Credit: Neil Smith

Sirtuins are NAD+-dependent protein deacetylases that are believed to promote longevity in several organisms. Although controversial, the connection between sirtuins and extended lifespan has dramatically boosted research into these proteins over the past 10 years; but now this link is being challenged again.

Guarente and colleagues originally found in 1999 that increased expression of the protein silent information regulator 2 (Sir2) extended lifespan in budding yeast. They subsequently reported in Nature in 2001 that extra copies of the Sir2-related gene from Caenorhabditis elegans (sir-2.1) extended worm lifespan by up to 50%. Two approaches led to this conclusion. First, the authors obtained C. elegans strains with duplications of several different chromosomal regions and found that a duplication of chromosome IV that contained sir-2.1 extended worm lifespan, whereas a very similar duplication that lacked the region carrying the sir-2.1 locus did not. This suggested that sir-2.1 was responsible for the phenotype observed. In a second approach, the authors injected worms with a genomic fragment containing sir-2.1 to derive stable transgenic lines, and found that each line which had several extra copies of sir-2.1 showed a long lifespan. This work laid important foundations for other studies of sirtuins in ageing, although mixed reports of their roles have been the cause of some debate in the field.

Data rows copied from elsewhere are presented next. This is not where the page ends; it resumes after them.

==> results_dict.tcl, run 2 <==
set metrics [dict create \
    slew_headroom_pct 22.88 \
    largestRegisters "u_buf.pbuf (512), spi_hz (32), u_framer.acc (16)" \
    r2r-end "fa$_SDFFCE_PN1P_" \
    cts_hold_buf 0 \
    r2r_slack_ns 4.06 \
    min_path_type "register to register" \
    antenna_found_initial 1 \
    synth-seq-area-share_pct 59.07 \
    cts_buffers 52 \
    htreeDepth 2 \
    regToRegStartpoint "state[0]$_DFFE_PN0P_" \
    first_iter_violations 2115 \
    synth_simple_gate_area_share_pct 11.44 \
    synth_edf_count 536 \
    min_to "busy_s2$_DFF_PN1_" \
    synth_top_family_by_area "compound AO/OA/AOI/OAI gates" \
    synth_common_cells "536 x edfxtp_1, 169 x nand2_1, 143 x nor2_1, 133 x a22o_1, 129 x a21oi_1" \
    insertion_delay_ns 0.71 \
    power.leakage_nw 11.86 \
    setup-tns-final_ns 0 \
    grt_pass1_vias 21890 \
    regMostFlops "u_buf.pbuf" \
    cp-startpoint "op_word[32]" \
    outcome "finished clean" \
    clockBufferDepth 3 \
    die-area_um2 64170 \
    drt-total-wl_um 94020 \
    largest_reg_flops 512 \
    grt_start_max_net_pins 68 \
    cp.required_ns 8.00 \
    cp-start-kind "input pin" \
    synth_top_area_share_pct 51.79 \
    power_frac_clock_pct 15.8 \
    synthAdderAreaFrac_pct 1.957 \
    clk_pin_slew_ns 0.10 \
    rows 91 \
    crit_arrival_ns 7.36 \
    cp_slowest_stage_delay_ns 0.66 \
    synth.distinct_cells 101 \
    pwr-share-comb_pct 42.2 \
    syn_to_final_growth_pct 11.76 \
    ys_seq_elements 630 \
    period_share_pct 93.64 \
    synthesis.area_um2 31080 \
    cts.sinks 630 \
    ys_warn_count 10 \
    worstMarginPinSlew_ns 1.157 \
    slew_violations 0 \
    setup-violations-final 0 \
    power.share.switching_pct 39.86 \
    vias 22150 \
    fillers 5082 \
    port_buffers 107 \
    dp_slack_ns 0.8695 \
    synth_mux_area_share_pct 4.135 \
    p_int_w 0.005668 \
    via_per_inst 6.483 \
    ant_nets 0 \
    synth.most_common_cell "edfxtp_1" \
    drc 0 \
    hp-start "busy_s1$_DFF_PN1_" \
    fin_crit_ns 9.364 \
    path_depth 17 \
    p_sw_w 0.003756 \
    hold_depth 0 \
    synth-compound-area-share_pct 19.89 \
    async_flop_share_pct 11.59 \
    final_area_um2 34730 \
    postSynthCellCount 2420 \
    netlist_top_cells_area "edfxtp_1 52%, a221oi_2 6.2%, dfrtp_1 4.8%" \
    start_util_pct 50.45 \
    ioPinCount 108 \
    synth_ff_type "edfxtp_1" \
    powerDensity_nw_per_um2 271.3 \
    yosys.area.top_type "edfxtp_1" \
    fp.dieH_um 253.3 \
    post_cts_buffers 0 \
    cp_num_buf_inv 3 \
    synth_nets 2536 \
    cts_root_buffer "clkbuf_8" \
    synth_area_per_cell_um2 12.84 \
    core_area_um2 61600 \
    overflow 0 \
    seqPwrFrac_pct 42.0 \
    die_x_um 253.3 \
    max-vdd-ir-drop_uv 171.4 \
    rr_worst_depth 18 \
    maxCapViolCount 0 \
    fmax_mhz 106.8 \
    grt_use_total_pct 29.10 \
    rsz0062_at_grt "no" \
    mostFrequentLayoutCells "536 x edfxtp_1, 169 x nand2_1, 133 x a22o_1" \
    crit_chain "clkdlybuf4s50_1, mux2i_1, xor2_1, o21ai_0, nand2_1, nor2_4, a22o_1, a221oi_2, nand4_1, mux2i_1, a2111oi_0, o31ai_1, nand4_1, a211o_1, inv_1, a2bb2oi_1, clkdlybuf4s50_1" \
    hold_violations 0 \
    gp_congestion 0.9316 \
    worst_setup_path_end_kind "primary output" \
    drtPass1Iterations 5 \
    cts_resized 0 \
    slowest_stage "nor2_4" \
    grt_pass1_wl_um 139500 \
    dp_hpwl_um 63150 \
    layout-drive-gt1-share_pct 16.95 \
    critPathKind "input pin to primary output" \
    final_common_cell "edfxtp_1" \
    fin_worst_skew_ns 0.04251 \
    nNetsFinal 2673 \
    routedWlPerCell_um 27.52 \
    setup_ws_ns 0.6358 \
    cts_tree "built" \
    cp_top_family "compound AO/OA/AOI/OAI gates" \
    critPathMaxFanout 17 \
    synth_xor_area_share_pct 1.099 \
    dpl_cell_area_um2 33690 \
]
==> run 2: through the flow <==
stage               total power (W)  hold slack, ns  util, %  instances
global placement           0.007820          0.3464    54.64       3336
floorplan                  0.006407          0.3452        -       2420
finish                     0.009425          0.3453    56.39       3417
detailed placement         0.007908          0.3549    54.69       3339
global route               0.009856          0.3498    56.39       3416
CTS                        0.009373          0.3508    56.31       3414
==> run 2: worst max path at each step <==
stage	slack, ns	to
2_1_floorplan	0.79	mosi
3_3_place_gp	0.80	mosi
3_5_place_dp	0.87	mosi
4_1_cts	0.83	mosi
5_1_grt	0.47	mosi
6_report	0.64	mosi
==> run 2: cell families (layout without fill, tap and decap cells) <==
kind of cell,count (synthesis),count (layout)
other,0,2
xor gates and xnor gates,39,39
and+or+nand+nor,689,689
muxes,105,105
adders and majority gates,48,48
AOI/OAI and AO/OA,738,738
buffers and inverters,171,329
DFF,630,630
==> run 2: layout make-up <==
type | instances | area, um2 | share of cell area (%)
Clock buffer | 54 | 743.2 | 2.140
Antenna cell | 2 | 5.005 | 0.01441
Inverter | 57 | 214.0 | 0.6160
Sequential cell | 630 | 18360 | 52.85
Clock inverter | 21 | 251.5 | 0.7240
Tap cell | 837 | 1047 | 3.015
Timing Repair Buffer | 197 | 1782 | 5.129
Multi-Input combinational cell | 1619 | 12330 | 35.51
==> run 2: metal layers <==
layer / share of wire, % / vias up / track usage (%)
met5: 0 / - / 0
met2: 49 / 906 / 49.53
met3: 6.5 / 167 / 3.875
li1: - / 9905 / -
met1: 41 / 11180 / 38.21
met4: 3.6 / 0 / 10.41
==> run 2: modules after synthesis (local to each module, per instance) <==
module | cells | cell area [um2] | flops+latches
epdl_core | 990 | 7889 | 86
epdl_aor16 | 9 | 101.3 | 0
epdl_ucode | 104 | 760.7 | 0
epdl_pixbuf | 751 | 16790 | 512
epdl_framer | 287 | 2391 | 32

sirtuins might primarily affect physiological homeostasis and stress responses

The findings above are now being challenged by the work of Gems and colleagues, who claim that the increased lifespan phenotype that had been previously observed is attributable to the organism's genetic background. To test this, the authors outcrossed C. elegans transgenic lines containing extra copies of sir-2.1 to a wild-type line. They found that although the protein levels of SIR-2.1 were not affected, outcrossing did abrogate effects on longevity. Furthermore, they found that longevity was linked to another mutation, which affects sensory neurons; consistent with this, sensory neuron defects are known to extend lifespan. Gems and colleagues also report similar findings in Drosophila melanogaster: overexpression of Sir2, which was previously reported to increase D. melanogaster lifespan relative to that of wild-type controls, had no effect on longevity when compared with appropriate transgenic controls. Together, this suggests that SIR2 might not be affecting longevity after all.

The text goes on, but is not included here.